Your goal - Locate and copy each line in the data that contains the word "Skew".

Records -
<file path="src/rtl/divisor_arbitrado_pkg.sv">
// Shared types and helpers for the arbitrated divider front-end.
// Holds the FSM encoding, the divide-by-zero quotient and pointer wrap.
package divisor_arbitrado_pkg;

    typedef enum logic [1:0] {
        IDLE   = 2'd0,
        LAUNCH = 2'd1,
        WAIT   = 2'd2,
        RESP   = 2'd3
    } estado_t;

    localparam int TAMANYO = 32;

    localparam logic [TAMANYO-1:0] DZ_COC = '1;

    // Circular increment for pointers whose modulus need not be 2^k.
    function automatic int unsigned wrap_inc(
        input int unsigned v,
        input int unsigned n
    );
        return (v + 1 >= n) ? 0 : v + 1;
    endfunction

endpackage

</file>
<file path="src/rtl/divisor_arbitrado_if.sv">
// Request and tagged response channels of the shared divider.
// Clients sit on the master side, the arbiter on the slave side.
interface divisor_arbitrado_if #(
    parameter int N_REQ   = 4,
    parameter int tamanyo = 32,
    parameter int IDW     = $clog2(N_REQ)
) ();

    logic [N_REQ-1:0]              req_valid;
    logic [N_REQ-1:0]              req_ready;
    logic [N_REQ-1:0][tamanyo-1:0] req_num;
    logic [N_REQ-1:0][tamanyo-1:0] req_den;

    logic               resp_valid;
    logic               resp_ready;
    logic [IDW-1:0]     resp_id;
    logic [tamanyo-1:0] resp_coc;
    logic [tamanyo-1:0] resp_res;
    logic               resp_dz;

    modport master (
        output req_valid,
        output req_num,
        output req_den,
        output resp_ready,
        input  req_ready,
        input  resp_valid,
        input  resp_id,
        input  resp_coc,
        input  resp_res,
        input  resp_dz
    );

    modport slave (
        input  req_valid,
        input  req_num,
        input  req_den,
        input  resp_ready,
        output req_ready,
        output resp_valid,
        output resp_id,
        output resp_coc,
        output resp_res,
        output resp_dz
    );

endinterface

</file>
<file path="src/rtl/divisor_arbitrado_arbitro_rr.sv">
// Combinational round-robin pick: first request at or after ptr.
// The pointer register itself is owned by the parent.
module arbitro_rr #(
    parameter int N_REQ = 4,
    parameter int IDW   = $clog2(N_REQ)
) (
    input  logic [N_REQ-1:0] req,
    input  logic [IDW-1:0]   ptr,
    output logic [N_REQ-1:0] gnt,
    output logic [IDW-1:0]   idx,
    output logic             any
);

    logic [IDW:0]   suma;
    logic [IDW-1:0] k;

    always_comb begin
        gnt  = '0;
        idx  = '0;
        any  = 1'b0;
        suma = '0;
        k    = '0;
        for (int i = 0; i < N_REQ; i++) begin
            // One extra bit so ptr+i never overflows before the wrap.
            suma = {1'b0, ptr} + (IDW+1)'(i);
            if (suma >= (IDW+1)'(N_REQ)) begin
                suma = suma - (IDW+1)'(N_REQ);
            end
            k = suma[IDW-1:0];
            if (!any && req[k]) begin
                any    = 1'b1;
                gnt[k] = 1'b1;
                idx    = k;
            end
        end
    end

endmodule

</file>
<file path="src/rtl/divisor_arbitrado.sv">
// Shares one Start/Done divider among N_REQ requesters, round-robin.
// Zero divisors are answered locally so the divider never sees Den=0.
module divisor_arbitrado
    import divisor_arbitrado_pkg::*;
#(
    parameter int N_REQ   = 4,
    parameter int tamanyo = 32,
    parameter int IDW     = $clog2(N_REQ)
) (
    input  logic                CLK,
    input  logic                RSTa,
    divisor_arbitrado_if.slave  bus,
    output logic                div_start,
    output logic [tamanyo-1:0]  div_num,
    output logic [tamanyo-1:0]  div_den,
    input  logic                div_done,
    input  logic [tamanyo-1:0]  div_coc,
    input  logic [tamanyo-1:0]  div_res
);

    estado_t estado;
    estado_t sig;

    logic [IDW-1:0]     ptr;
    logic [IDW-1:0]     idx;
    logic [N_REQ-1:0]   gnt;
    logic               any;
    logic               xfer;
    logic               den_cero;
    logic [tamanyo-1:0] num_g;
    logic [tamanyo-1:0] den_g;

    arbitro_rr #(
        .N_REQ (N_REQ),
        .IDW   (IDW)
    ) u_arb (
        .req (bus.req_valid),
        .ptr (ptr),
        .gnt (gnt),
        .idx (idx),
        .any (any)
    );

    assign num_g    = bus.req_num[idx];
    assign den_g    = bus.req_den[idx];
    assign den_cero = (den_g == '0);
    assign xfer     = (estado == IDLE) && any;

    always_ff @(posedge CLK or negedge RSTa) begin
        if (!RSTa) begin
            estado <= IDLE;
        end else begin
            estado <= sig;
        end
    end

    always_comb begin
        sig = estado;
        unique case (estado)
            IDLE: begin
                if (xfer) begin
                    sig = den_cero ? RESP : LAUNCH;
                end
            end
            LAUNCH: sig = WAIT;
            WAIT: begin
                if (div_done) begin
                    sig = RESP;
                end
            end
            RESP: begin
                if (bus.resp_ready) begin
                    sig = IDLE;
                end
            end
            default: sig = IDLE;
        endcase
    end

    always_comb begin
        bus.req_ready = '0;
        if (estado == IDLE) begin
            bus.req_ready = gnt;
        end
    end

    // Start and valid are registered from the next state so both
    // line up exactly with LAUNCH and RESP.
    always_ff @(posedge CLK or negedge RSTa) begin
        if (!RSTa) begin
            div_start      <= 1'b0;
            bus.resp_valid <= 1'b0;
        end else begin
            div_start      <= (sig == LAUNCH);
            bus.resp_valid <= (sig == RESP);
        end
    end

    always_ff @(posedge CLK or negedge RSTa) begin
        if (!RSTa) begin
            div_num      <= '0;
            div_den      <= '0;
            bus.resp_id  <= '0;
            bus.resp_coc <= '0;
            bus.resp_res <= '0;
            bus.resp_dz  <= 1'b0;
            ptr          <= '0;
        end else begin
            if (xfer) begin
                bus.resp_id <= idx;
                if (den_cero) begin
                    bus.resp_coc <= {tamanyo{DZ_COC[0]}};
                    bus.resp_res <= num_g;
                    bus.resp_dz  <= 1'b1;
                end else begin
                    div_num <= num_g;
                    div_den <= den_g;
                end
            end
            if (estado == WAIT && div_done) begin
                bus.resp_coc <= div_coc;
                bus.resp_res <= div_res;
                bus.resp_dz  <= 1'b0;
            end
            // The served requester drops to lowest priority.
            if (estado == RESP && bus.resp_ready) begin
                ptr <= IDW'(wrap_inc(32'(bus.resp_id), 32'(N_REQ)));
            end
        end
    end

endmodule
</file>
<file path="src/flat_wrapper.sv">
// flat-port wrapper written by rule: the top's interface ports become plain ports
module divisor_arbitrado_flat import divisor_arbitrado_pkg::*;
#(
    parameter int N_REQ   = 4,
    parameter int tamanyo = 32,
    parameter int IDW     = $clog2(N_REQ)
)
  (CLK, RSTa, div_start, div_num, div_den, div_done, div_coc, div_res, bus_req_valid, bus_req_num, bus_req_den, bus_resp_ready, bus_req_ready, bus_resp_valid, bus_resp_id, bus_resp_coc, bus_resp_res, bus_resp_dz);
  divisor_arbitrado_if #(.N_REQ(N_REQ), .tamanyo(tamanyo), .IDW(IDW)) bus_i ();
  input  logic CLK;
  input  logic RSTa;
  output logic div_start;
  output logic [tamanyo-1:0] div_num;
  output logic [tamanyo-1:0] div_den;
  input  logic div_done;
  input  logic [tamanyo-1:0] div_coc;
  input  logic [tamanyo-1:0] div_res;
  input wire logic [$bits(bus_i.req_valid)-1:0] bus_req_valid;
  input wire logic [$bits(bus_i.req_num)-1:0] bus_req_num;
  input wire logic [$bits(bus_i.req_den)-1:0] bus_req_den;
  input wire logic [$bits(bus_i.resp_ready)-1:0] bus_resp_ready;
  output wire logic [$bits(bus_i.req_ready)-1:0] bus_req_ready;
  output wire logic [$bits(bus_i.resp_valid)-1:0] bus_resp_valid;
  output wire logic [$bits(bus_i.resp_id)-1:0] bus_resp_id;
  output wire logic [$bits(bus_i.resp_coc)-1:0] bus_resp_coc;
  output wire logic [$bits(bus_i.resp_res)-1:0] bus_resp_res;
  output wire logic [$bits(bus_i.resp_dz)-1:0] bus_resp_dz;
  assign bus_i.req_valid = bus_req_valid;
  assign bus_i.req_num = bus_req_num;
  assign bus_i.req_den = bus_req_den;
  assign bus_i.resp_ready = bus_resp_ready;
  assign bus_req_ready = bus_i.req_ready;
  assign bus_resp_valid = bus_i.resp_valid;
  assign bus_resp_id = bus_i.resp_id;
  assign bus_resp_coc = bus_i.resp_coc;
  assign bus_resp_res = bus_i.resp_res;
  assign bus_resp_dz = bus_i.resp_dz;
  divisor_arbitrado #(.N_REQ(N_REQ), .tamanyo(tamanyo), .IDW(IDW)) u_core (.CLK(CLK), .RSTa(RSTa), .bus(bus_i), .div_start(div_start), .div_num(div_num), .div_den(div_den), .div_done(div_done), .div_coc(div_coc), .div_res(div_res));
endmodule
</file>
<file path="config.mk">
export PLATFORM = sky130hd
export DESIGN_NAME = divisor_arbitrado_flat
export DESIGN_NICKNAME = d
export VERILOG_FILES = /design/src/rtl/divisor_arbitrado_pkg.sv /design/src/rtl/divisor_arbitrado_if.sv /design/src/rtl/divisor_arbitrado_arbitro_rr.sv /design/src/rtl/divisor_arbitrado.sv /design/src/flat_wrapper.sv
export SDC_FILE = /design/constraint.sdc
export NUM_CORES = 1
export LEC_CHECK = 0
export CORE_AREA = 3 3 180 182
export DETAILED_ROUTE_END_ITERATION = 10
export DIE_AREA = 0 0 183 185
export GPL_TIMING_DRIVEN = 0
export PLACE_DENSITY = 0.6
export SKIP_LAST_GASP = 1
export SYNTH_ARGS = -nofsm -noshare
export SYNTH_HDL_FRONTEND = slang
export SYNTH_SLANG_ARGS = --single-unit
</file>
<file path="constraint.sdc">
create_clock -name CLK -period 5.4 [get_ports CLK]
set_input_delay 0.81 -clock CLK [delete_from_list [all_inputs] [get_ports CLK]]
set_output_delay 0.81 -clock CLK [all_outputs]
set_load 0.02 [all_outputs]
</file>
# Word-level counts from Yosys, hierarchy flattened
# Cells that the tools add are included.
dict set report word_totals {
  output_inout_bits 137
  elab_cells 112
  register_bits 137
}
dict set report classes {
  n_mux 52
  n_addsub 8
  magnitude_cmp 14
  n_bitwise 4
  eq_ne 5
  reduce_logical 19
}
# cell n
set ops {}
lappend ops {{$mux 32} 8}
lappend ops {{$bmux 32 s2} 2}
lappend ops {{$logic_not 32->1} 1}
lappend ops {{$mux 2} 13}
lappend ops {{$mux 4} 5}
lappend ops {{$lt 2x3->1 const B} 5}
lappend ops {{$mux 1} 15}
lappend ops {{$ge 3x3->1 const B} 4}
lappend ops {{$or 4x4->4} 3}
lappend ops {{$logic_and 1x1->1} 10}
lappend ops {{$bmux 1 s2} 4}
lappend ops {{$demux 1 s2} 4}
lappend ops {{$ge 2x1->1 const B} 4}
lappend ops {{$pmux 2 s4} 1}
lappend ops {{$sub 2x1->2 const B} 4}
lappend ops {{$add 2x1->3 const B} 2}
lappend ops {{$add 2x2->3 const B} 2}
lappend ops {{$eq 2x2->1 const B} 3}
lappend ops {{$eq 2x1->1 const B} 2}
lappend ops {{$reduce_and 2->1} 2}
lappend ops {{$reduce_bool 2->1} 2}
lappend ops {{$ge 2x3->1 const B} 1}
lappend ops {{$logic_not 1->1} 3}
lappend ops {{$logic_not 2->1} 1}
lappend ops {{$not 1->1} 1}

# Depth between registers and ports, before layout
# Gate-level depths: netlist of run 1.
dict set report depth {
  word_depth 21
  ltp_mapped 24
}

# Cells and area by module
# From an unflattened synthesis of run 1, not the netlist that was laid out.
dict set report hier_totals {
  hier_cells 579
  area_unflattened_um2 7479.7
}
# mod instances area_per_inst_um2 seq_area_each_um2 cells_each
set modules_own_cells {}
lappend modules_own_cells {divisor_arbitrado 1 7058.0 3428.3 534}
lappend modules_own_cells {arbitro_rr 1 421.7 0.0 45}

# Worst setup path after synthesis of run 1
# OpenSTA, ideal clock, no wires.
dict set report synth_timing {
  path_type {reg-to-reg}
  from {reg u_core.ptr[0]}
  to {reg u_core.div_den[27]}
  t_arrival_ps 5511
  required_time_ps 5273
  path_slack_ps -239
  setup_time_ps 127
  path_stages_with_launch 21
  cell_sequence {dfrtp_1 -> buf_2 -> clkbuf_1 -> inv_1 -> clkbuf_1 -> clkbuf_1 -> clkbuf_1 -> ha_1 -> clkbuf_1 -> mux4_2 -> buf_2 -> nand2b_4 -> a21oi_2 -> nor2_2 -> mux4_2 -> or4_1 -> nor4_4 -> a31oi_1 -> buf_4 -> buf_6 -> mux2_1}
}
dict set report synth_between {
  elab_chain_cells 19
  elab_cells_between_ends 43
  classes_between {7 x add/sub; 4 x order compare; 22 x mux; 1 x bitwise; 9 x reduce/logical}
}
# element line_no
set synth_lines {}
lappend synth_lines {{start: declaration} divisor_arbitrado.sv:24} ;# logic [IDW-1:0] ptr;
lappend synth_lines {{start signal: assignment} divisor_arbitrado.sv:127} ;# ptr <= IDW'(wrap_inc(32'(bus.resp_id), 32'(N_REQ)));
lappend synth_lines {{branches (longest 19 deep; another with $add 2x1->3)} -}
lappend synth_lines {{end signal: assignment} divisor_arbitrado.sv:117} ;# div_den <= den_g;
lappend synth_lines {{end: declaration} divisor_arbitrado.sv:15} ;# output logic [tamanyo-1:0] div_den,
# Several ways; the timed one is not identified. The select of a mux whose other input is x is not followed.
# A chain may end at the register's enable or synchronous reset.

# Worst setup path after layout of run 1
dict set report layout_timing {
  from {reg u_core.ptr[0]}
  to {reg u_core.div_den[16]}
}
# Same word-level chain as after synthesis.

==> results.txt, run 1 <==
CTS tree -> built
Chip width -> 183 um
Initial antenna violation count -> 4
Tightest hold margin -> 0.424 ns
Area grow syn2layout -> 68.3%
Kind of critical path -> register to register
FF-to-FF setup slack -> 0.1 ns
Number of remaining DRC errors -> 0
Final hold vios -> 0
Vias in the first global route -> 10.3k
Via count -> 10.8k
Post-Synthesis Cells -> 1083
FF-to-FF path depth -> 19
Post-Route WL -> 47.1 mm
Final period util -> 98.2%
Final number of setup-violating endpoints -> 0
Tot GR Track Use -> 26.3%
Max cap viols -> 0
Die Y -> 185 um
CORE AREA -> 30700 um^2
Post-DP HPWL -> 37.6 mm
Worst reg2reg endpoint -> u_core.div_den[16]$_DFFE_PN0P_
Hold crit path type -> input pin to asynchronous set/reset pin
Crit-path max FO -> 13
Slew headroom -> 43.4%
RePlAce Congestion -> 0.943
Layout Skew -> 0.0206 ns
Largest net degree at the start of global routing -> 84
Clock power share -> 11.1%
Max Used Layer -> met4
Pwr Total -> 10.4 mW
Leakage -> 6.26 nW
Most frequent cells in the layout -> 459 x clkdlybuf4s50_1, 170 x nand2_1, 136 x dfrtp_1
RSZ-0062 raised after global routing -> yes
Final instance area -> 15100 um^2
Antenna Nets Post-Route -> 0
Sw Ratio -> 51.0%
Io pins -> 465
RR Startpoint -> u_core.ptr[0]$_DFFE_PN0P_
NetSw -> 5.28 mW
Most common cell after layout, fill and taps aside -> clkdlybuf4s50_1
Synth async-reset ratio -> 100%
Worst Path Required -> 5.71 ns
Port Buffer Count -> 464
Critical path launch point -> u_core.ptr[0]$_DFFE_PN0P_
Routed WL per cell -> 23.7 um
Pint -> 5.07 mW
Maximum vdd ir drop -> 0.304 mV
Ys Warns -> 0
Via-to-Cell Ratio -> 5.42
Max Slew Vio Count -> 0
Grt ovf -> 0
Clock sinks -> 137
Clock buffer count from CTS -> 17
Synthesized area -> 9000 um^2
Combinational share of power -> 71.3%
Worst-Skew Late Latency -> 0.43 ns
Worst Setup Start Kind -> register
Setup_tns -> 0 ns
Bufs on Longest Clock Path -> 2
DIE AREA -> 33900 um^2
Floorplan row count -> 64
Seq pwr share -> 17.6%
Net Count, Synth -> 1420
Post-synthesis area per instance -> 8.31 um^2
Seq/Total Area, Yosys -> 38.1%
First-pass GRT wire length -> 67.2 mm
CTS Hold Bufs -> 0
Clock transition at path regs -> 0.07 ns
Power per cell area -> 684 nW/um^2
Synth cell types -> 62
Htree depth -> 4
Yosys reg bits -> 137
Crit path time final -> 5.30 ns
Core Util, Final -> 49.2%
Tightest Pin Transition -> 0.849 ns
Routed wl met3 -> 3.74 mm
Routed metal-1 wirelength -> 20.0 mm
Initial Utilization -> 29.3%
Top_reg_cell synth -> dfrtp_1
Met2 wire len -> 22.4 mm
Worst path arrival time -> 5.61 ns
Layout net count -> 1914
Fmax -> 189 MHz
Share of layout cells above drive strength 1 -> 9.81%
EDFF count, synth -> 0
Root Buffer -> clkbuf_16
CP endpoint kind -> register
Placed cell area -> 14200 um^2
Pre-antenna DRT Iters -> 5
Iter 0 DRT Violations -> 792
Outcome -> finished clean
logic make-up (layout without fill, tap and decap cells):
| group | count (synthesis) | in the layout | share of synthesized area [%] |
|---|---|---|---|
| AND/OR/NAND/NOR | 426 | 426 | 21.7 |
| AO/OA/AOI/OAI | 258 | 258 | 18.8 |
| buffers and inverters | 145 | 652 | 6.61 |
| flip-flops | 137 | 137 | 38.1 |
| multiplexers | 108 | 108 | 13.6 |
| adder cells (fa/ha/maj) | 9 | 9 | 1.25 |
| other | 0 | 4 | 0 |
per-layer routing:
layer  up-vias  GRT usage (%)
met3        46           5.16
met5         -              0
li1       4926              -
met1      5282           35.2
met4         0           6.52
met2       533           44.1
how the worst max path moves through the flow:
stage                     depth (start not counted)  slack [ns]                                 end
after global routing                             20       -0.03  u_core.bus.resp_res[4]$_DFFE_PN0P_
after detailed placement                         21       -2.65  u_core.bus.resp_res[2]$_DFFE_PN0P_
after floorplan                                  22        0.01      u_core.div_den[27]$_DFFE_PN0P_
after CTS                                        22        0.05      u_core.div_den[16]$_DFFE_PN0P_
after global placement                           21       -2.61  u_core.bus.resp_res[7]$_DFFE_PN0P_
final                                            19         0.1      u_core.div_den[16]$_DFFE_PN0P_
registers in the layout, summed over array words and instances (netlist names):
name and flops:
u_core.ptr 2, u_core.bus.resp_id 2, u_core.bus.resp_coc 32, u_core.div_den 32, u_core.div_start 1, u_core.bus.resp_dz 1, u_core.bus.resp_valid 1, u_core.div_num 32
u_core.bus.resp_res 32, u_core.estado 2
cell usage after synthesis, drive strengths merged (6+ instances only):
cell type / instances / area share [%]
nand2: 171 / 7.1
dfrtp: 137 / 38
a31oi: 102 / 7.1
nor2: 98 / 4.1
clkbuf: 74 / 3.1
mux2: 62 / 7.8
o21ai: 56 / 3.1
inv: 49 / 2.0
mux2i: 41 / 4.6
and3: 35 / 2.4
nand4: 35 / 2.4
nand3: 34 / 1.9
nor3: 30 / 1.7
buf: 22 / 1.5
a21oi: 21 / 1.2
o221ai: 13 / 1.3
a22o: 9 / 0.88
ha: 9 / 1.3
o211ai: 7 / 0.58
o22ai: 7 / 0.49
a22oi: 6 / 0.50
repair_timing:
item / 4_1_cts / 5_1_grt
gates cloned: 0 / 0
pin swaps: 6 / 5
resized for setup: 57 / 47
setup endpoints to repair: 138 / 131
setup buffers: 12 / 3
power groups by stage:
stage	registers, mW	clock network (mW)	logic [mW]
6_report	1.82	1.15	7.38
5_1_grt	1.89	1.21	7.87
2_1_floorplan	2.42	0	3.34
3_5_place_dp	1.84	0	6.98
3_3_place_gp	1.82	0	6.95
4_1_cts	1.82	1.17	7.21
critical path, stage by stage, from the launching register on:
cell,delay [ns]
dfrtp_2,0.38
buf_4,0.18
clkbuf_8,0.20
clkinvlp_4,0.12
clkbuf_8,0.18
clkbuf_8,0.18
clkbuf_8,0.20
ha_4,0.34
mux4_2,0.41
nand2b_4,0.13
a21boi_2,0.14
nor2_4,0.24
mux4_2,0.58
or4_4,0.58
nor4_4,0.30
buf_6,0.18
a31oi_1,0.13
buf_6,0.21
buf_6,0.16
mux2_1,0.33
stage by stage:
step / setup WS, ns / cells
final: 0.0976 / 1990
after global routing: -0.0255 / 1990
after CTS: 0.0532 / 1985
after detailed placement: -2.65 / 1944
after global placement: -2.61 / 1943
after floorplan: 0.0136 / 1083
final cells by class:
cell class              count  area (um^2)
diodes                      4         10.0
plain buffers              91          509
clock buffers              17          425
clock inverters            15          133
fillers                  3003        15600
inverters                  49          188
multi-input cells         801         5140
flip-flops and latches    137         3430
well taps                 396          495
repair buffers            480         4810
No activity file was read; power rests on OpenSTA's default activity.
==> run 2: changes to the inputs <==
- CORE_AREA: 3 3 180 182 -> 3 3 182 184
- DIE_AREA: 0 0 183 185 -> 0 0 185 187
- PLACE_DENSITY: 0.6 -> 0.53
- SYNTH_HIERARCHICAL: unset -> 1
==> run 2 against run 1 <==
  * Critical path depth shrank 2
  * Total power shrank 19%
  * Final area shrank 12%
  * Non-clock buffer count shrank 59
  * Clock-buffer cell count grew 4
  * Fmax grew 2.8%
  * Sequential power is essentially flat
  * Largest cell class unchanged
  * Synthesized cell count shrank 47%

Written reply -
Layout Skew -> 0.0206 ns
Worst-Skew Late Latency -> 0.43 ns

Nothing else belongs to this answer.